First-player advantage: Mitigated by alternating who throws first. In even-numbered games, player B goes first. This ensures neither strategy has a systematic advantage from turn order.
Maximum turns: Games are capped at 200 turns to prevent infinite loops with degenerate strategy pairs. In practice, pro-level games average ~18 turns and amateur-level games ~22 turns. Even at the lowest skill level, games average ~68–82 turns — well below the limit.
Deterministic strategies: All strategy bots are deterministic given the game state. The only randomness comes from the skill profile’s throw resolution. This means results are fully reproducible given the same random seed.
Comparison with Frongello
| Aspect | Frongello (2018) | This Study |
|---|---|---|
| Strategies | 17 (S1–S17) | 22 (S1–S17, E1–E4, PS) |
| Skill model | Uniform accuracy + 95% relative | Probabilistic (11 MPR levels) |
| Games per matchup | 20,000 | 20,000 |
| Skill levels | 2 (equal + 95% relative) | 11 (MPR ~0.8–5.3) |
| Key finding | S2 optimal (equal); S6 optimal (advantage) | PS beats both at high skill |
| Chase conclusion | Never chase | Confirmed |
| Extra darts | Skill-dependent (S2 > S6 equal; S6 > S2 advantage) | Negative at equal skill (disrupts tempo) |
Limitations
- Strategy space: We tested 22 strategies but the space of possible strategies is infinite. There may be better strategies we haven’t explored.
- No learning: All strategies are fixed rules. A reinforcement learning agent might discover different principles.
- Simplified skill model: Real darts have target adjacency effects (missing 20 might hit 1 or 5). Our model treats misses as complete misses.
- No psychological factors: Real games involve pressure, fatigue, and opponent observation.
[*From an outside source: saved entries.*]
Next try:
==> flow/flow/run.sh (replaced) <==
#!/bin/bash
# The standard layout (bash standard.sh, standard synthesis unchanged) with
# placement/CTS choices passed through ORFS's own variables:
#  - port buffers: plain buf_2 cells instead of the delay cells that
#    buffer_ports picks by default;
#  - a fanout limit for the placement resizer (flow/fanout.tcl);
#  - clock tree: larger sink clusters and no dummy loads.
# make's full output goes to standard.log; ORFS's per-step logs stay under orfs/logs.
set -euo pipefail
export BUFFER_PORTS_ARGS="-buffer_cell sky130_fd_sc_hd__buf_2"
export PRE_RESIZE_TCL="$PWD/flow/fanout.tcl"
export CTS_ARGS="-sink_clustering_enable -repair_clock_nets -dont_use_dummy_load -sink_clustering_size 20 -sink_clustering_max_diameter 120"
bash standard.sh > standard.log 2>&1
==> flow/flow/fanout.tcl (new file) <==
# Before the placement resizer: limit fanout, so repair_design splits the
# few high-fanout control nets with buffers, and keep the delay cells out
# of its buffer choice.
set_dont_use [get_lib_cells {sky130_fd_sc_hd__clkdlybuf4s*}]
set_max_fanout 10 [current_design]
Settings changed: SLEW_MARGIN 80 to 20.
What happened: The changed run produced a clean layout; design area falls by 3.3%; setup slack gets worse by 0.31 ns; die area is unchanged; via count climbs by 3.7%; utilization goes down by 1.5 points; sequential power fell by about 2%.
What follows belongs to an exercise in optimizing a design on an open flow for small area, a short achievable clock period and few clock cycles per item; a production flow would make more cautious choices.
No run shown here included a check of the RTL's function; only the layout flow was run.
Power and IR drop assume default switching activity.

## flow/design.v (module list and top-level ports; edited modules follow where they fit)
// module mag_preamble: 1968 lines
module mag_preamble (
    input  wire        clk,
    input  wire        rst,           
    input  wire        in_valid,
    output wire        in_ready,
    input  wire [7:0]  in_i,
    input  wire [7:0]  in_q,
    output wire        out_valid,
    input  wire        out_ready,
    output wire [15:0] out_mag,
    output wire [3:0]  out_verdict
);
  // ...
==> flow/flow/run.sh <==
#!/bin/bash
bash standard.sh SETUP_SLACK_MARGIN=8.6 CTS_CLUSTER_SIZE=24 CTS_CLUSTER_DIAMETER=100 finish > standard.log 2>&1
==> flow/standard.sh <==
#!/bin/bash
# synth_recipe.tcl (not shown) runs the flow's synth.tcl, then flattens the netlist and writes it again
# the make line also repeats each setting of config.mk as NAME=value (left out here)
make -C /OpenROAD-flow-scripts/flow DESIGN_CONFIG=/design/flow/config.mk WORK_HOME=/design/flow/orfs CLKGATE_MAP_FILE= SYNTH_SCRIPT=/design/flow/synth_recipe.tcl "${@:-finish}"
==> flow/config.mk <==
export PLATFORM = sky130hd
export DESIGN_NAME = mag_preamble
export DESIGN_NICKNAME = mag_preamble
export VERILOG_FILES = /design/flow/design.v
export SDC_FILE = /design/flow/constraint.sdc
export NUM_CORES = 4
export LEC_CHECK = 0
export CAP_MARGIN = 20
export CORE_MARGIN = 2
export CORE_UTILIZATION = 40
export SLEW_MARGIN = 20
==> flow/constraint.sdc <==
create_clock -name core_clock -period 12.0 [get_ports {clk}]
set_input_delay 2.4000 -clock core_clock [delete_from_list [all_inputs] [get_ports {clk}]]
set_output_delay 2.4000 -clock core_clock [all_outputs]
set_load 0.01 [all_outputs]
==> flow_summary_export.csv, run 1 <==
group,metric,value,unit
floorplan,die_y,324,um
detailed_routing,firstDrtPassIters,7,
synth,ys_seq_area_share,50.8,%
sta,hold_slack,0.420,ns
hold_path,min_path_cells,0,
synth,synth_most_common_cell,"nand2_1",
global_route,grt_pass1_vias,24600,
synth,syn_nets,4209,
floorplan,nWellTaps,1368,
final_layout,largest_register,"c_x",
global_route,grt_overflow,0,
pwr,power_frac_seq,36.3,%
synth,ys_top_cells_by_area,"edfxtp_1 38%, ha_1 13%, dfxtp_1 13%, fa_1 7.1%, xnor2_1 5.1%",
final_layout,seq_share,45.8,%
placed_design,pre_cts_slack,7.68,ns
setup_path,arrival,4.34,ns
sta,drv_slew,0,
final_layout,fin_nets,4291,
final_layout,reg.largest.list,"c_x: 26 flops, s1_x: 22 flops",
run_status,status,"finished clean",
global_route,antenna_found_initial,1,
synth,synth_top_cell_by_area,"edfxtp_1",
setup_path,crit_path_cell_trace,"ha_4 > nand4_1 > nand2_1 > a21oi_2 > fa_2 > inv_4 > ha_4 > a211oi_4 > o21ai_2 > a311oi_4 > o21ai_2 > a31oi_4 > o21bai_4 > a21oi_2 > o21bai_1 > ha_2 > nand2_1 > a21oi_1",
setup_path,reg2reg_setup_slack,8.21,ns
setup_path,critPathRequiredTime,12.54,ns
floorplan,initial_core_util,40.4,%
synth,yosysWarnings,1,
detailed_routing,drtAntennaViolNets,0,
flow_run,cap_violations,0,
detailed_routing,met3_wirelength,2.95,mm
synth,avgSynthCellArea,11.3,um2
setup_path,path_buf_inv,1,
==> run 2: changes to the inputs <==
--- a/flow/design.v
+++ b/flow/design.v
@@ -1780,79 +1780,105 @@
     wire padd_G31 = padd_G23 | (padd_P23 & padd_G21);
     wire padd_G32 = padd_G24 | (padd_P24 & padd_G21);
     wire padd_G33 = padd_G25 | (padd_P25 & padd_G21);
     wire padd_G34 = padd_g[16] | (padd_p[16] & padd_G33);
     wire padd_G35 = padd_G9 | (padd_P9 & padd_G33);
     wire [17:0] padd_c = {padd_G34, padd_G33, padd_G32, padd_G31, padd_G30, padd_G29, padd_G28, padd_G27, padd_G26, padd_G21, padd_G20, padd_G19, padd_G18, padd_G11, padd_G10, padd_G1, padd_g0c, 1'b0};
     wire [17:0] padd_s = padd_p ^ padd_c;
     wire padd_co = padd_G35;
-    wire [17:0] nadd2_a = psum;
-    wire [17:0] nadd2_b = {2'b00, x};
-    wire [17:0] nadd2_p = nadd2_a ^ nadd2_b;
-    wire [17:0] nadd2_g = nadd2_a & nadd2_b;
-    wire nadd2_g0c = nadd2_g[0] | (nadd2_p[0] & 1'b0);
-    wire nadd2_G1 = nadd2_g[1] | (nadd2_p[1] & nadd2_g0c);
-    wire nadd2_G2 = nadd2_g[3] | (nadd2_p[3] & nadd2_g[2]);
-    wire nadd2_P2 = nadd2_p[3] & nadd2_p[2];
-    wire nadd2_G3 = nadd2_g[5] | (nadd2_p[5] & nadd2_g[4]);
-    wire nadd2_P3 = nadd2_p[5] & nadd2_p[4];
-    wire nadd2_G4 = nadd2_g[7] | (nadd2_p[7] & nadd2_g[6]);
-    wire nadd2_P4 = nadd2_p[7] & nadd2_p[6];
-    wire nadd2_G5 = nadd2_g[9] | (nadd2_p[9] & nadd2_g[8]);
-    wire nadd2_P5 = nadd2_p[9] & nadd2_p[8];
-    wire nadd2_G6 = nadd2_g[11] | (nadd2_p[11] & nadd2_g[10]);
-    wire nadd2_P6 = nadd2_p[11] & nadd2_p[10];
-    wire nadd2_G7 = nadd2_g[13] | (nadd2_p[13] & nadd2_g[12]);
-    wire nadd2_P7 = nadd2_p[13] & nadd2_p[12];
-    wire nadd2_G8 = nadd2_g[15] | (nadd2_p[15] & nadd2_g[14]);
-    wire nadd2_P8 = nadd2_p[15] & nadd2_p[14];
-    wire nadd2_G9 = nadd2_g[17] | (nadd2_p[17] & nadd2_g[16]);
-    wire nadd2_P9 = nadd2_p[17] & nadd2_p[16];
-    wire nadd2_G10 = nadd2_g[2] | (nadd2_p[2] & nadd2_G1);
-    wire nadd2_G11 = nadd2_G2 | (nadd2_P2 & nadd2_G1);
-    wire nadd2_G12 = nadd2_g[6] | (nadd2_p[6] & nadd2_G3);
-    wire nadd2_P12 = nadd2_p[6] & nadd2_P3;
-    wire nadd2_G13 = nadd2_G4 | (nadd2_P4 & nadd2_G3);
-    wire nadd2_P13 = nadd2_P4 & nadd2_P3;
-    wire nadd2_G14 = nadd2_g[10] | (nadd2_p[10] & nadd2_G5);
-    wire nadd2_P14 = nadd2_p[10] & nadd2_P5;
-    wire nadd2_G15 = nadd2_G6 | (nadd2_P6 & nadd2_G5);
-    wire nadd2_P15 = nadd2_P6 & nadd2_P5;
-    wire nadd2_G16 = nadd2_g[14] | (nadd2_p[14] & nadd2_G7);
-    wire nadd2_P16 = nadd2_p[14] & nadd2_P7;
-    wire nadd2_G17 = nadd2_G8 | (nadd2_P8 & nadd2_G7);
-    wire nadd2_P17 = nadd2_P8 & nadd2_P7;
-    wire nadd2_G18 = nadd2_g[4] | (nadd2_p[4] & nadd2_G11);
-    wire nadd2_G19 = nadd2_G3 | (nadd2_P3 & nadd2_G11);
-    wire nadd2_G20 = nadd2_G12 | (nadd2_P12 & nadd2_G11);
-    wire nadd2_G21 = nadd2_G13 | (nadd2_P13 & nadd2_G11);
-    wire nadd2_G22 = nadd2_g[12] | (nadd2_p[12] & nadd2_G15);
-    wire nadd2_P22 = nadd2_p[12] & nadd2_P15;
-    wire nadd2_G23 = nadd2_G7 | (nadd2_P7 & nadd2_G15);
-    wire nadd2_P23 = nadd2_P7 & nadd2_P15;
-    wire nadd2_G24 = nadd2_G16 | (nadd2_P16 & nadd2_G15);
-    wire nadd2_P24 = nadd2_P16 & nadd2_P15;
-    wire nadd2_G25 = nadd2_G17 | (nadd2_P17 & nadd2_G15);
-    wire nadd2_P25 = nadd2_P17 & nadd2_P15;
-    wire nadd2_G26 = nadd2_g[8] | (nadd2_p[8] & nadd2_G21);
-    wire nadd2_G27 = nadd2_G5 | (nadd2_P5 & nadd2_G21);
-    wire nadd2_G28 = nadd2_G14 | (nadd2_P14 & nadd2_G21);
-    wire nadd2_G29 = nadd2_G15 | (nadd2_P15 & nadd2_G21);
-    wire nadd2_G30 = nadd2_G22 | (nadd2_P22 & nadd2_G21);
-    wire nadd2_G31 = nadd2_G23 | (nadd2_P23 & nadd2_G21);
-    wire nadd2_G32 = nadd2_G24 | (nadd2_P24 & nadd2_G21);
-    wire nadd2_G33 = nadd2_G25 | (nadd2_P25 & nadd2_G21);
-    wire nadd2_G34 = nadd2_g[16] | (nadd2_p[16] & nadd2_G33);
-    wire nadd2_G35 = nadd2_G9 | (nadd2_P9 & nadd2_G33);
-    wire [17:0] nadd2_c = {nadd2_G34, nadd2_G33, nadd2_G32, nadd2_G31, nadd2_G30, nadd2_G29, nadd2_G28, nadd2_G27, nadd2_G26, nadd2_G21, nadd2_G20, nadd2_G19, nadd2_G18, nadd2_G11, nadd2_G10, nadd2_G1, nadd2_g0c, 1'b0};
-    wire [17:0] nadd2_s = nadd2_p ^ nadd2_c;
-    wire nadd2_co = nadd2_G35;
-    wire [17:0] m3add_a = {2'b00, nadd2_s[17:2]};
-    wire [17:0] m3add_b = {1'b0, nadd2_s[17:2], 1'b0};
+    wire c2 = (psum[1] & x[1]) | ((psum[1] ^ x[1]) & psum[0] & x[0]);
+    wire mq_h89_s = psum[2] ^ x[2];
+    wire mq_h89_c = psum[2] & x[2];
+    wire mq_h90_s = psum[3] ^ x[3];
+    wire mq_h90_c = psum[3] & x[3];
+    wire mq_h91_s = psum[4] ^ x[4];
+    wire mq_h91_c = psum[4] & x[4];
+    wire mq_h92_s = psum[5] ^ x[5];
+    wire mq_h92_c = psum[5] & x[5];
+    wire mq_h93_s = psum[6] ^ x[6];
+    wire mq_h93_c = psum[6] & x[6];
+    wire mq_h94_s = psum[7] ^ x[7];
+    wire mq_h94_c = psum[7] & x[7];
+    wire mq_h95_s = psum[8] ^ x[8];
+    wire mq_h95_c = psum[8] & x[8];
+    wire mq_h96_s = psum[9] ^ x[9];
+    wire mq_h96_c = psum[9] & x[9];
+    wire mq_h97_s = psum[10] ^ x[10];
+    wire mq_h97_c = psum[10] & x[10];
+    wire mq_h98_s = psum[11] ^ x[11];
+    wire mq_h98_c = psum[11] & x[11];
+    wire mq_h99_s = psum[12] ^ x[12];
+    wire mq_h99_c = psum[12] & x[12];
+    wire mq_h100_s = psum[13] ^ x[13];
+    wire mq_h100_c = psum[13] & x[13];
+    wire mq_h101_s = psum[14] ^ x[14];
+    wire mq_h101_c = psum[14] & x[14];
+    wire mq_h102_s = mq_h89_s ^ psum[3];
+    wire mq_h102_c = mq_h89_s & psum[3];
+    wire mq_f103_s = mq_h89_c ^ mq_h90_s ^ psum[4];
+    wire mq_f103_c = (mq_h89_c & mq_h90_s) | (mq_h89_c & psum[4]) | (mq_h90_s & psum[4]);
+    wire mq_f104_s = mq_h90_c ^ mq_h91_s ^ psum[5];
+    wire mq_f104_c = (mq_h90_c & mq_h91_s) | (mq_h90_c & psum[5]) | (mq_h91_s & psum[5]);
+    wire mq_f105_s = mq_h91_c ^ mq_h92_s ^ psum[6];
+    wire mq_f105_c = (mq_h91_c & mq_h92_s) | (mq_h91_c & psum[6]) | (mq_h92_s & psum[6]);
+    wire mq_f106_s = mq_h92_c ^ mq_h93_s ^ psum[7];
+    wire mq_f106_c = (mq_h92_c & mq_h93_s) | (mq_h92_c & psum[7]) | (mq_h93_s & psum[7]);
+    wire mq_f107_s = mq_h93_c ^ mq_h94_s ^ psum[8];
+    wire mq_f107_c = (mq_h93_c & mq_h94_s) | (mq_h93_c & psum[8]) | (mq_h94_s & psum[8]);
+    wire mq_f108_s = mq_h94_c ^ mq_h95_s ^ psum[9];
+    wire mq_f108_c = (mq_h94_c & mq_h95_s) | (mq_h94_c & psum[9]) | (mq_h95_s & psum[9]);
+    wire mq_f109_s = mq_h95_c ^ mq_h96_s ^ psum[10];
+    wire mq_f109_c = (mq_h95_c & mq_h96_s) | (mq_h95_c & psum[10]) | (mq_h96_s & psum[10]);
+    wire mq_f110_s = mq_h96_c ^ mq_h97_s ^ psum[11];
+    wire mq_f110_c = (mq_h96_c & mq_h97_s) | (mq_h96_c & psum[11]) | (mq_h97_s & psum[11]);
+    wire mq_f111_s = mq_h97_c ^ mq_h98_s ^ psum[12];
+    wire mq_f111_c = (mq_h97_c & mq_h98_s) | (mq_h97_c & psum[12]) | (mq_h98_s & psum[12]);
+    wire mq_f112_s = mq_h98_c ^ mq_h99_s ^ psum[13];
+    wire mq_f112_c = (mq_h98_c & mq_h99_s) | (mq_h98_c & psum[13]) | (mq_h99_s & psum[13]);
+    wire mq_f113_s = mq_h99_c ^ mq_h100_s ^ psum[14];
+    wire mq_f113_c = (mq_h99_c & mq_h100_s) | (mq_h99_c & psum[14]) | (mq_h100_s & psum[14]);
+    wire mq_f114_s = mq_h100_c ^ mq_h101_s ^ psum[15];
+    wire mq_f114_c = (mq_h100_c & mq_h101_s) | (mq_h100_c & psum[15]) | (mq_h101_s & psum[15]);
+    wire mq_f115_s = mq_h101_c ^ psum[15] ^ x[15];
+    wire mq_f115_c = (mq_h101_c & psum[15]) | (mq_h101_c & x[15]) | (psum[15] & x[15]);
+    wire mq_h116_s = psum[2] ^ x[2];
+    wire mq_h116_c = psum[2] & x[2];
+    wire mq_f117_s = mq_h102_s ^ x[3] ^ c2;
+    wire mq_f117_c = (mq_h102_s & x[3]) | (mq_h102_s & c2) | (x[3] & c2);
+    wire mq_f118_s = mq_h102_c ^ mq_f103_s ^ x[4];
+    wire mq_f118_c = (mq_h102_c & mq_f103_s) | (mq_h102_c & x[4]) | (mq_f103_s & x[4]);
+    wire mq_f119_s = mq_f103_c ^ mq_f104_s ^ x[5];
+    wire mq_f119_c = (mq_f103_c & mq_f104_s) | (mq_f103_c & x[5]) | (mq_f104_s & x[5]);
+    wire mq_f120_s = mq_f104_c ^ mq_f105_s ^ x[6];
+    wire mq_f120_c = (mq_f104_c & mq_f105_s) | (mq_f104_c & x[6]) | (mq_f105_s & x[6]);
+    wire mq_f121_s = mq_f105_c ^ mq_f106_s ^ x[7];
+    wire mq_f121_c = (mq_f105_c & mq_f106_s) | (mq_f105_c & x[7]) | (mq_f106_s & x[7]);
+    wire mq_f122_s = mq_f106_c ^ mq_f107_s ^ x[8];
+    wire mq_f122_c = (mq_f106_c & mq_f107_s) | (mq_f106_c & x[8]) | (mq_f107_s & x[8]);
+    wire mq_f123_s = mq_f107_c ^ mq_f108_s ^ x[9];
+    wire mq_f123_c = (mq_f107_c & mq_f108_s) | (mq_f107_c & x[9]) | (mq_f108_s & x[9]);
+    wire mq_f124_s = mq_f108_c ^ mq_f109_s ^ x[10];
+    wire mq_f124_c = (mq_f108_c & mq_f109_s) | (mq_f108_c & x[10]) | (mq_f109_s & x[10]);
+    wire mq_f125_s = mq_f109_c ^ mq_f110_s ^ x[11];
+    wire mq_f125_c = (mq_f109_c & mq_f110_s) | (mq_f109_c & x[11]) | (mq_f110_s & x[11]);
+    wire mq_f126_s = mq_f110_c ^ mq_f111_s ^ x[12];
+    wire mq_f126_c = (mq_f110_c & mq_f111_s) | (mq_f110_c & x[12]) | (mq_f111_s & x[12]);
+    wire mq_f127_s = mq_f111_c ^ mq_f112_s ^ x[13];
+    wire mq_f127_c = (mq_f111_c & mq_f112_s) | (mq_f111_c & x[13]) | (mq_f112_s & x[13]);
+    wire mq_f128_s = mq_f112_c ^ mq_f113_s ^ x[14];
+    wire mq_f128_c = (mq_f112_c & mq_f113_s) | (mq_f112_c & x[14]) | (mq_f113_s & x[14]);
+    wire mq_f129_s = mq_f113_c ^ mq_f114_s ^ x[15];
+    wire mq_f129_c = (mq_f113_c & mq_f114_s) | (mq_f113_c & x[15]) | (mq_f114_s & x[15]);
+    wire mq_f130_s = mq_f114_c ^ mq_f115_s ^ psum[16];
+    wire mq_f130_c = (mq_f114_c & mq_f115_s) | (mq_f114_c & psum[16]) | (mq_f115_s & psum[16]);
+    wire mq_f131_s = mq_f115_c ^ psum[16] ^ psum[17];
+    wire mq_f131_c = (mq_f115_c & psum[16]) | (mq_f115_c & psum[17]) | (psum[16] & psum[17]);
+    wire [17:0] m3add_a = {1'b0, mq_f131_c, mq_f130_c, mq_f129_c, mq_f128_c, mq_f127_c, mq_f126_c, mq_f125_c, mq_f124_c, mq_f123_c, mq_f122_c, mq_f121_c, mq_f120_c, mq_f119_c, mq_f118_c, mq_f117_c, mq_h116_c, mq_h116_s};
+    wire [17:0] m3add_b = {1'b0, psum[17], mq_f131_s, mq_f130_s, mq_f129_s, mq_f128_s, mq_f127_s, mq_f126_s, mq_f125_s, mq_f124_s, mq_f123_s, mq_f122_s, mq_f121_s, mq_f120_s, mq_f119_s, mq_f118_s, mq_f117_s, c2};
     wire [17:0] m3add_p = m3add_a ^ m3add_b;
     wire [17:0] m3add_g = m3add_a & m3add_b;
     wire m3add_g0c = m3add_g[0] | (m3add_p[0] & 1'b0);
     wire m3add_G1 = m3add_g[1] | (m3add_p[1] & m3add_g0c);
     wire m3add_G2 = m3add_g[3] | (m3add_p[3] & m3add_g[2]);
     wire m3add_P2 = m3add_p[3] & m3add_p[2];
     wire m3add_G3 = m3add_g[5] | (m3add_p[5] & m3add_g[4]);
     wire m3add_P3 = m3add_p[5] & m3add_p[4];
==> run 2 against run 1 <==
Net effect:
- area after synthesis increased by 0.85%
- flip-flop and latch count unchanged
- combinational power decreased by 4.0%
- cell area increased by 0.58%
- sequential share of layout area decreased by 0.28 points
- power decreased by 1.7%
- critical path depth decreased by 1
- first-iteration DRC count decreased by 16%
- synthesized cell count increased by 0.22%
- die area increased by 0.84%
Our simulation is purely mathematical.
References
- Frongello, A. (2018). “Optimal Strategy in Darts Cricket.” UNLV Theses, Dissertations, Professional Papers, and Capstones. 3464.
- Tibshirani, R. J., Price, A., & Taylor, J. (2011). “A statistician plays darts.” Journal of the Royal Statistical Society: Series A, 174(1), 213–226.
- Haugh, M. B., & Wang, C. (2022). “Play Like the Pros? Solving the Game of Darts as a Dynamic Zero-Sum Game.” INFORMS Journal on Computing.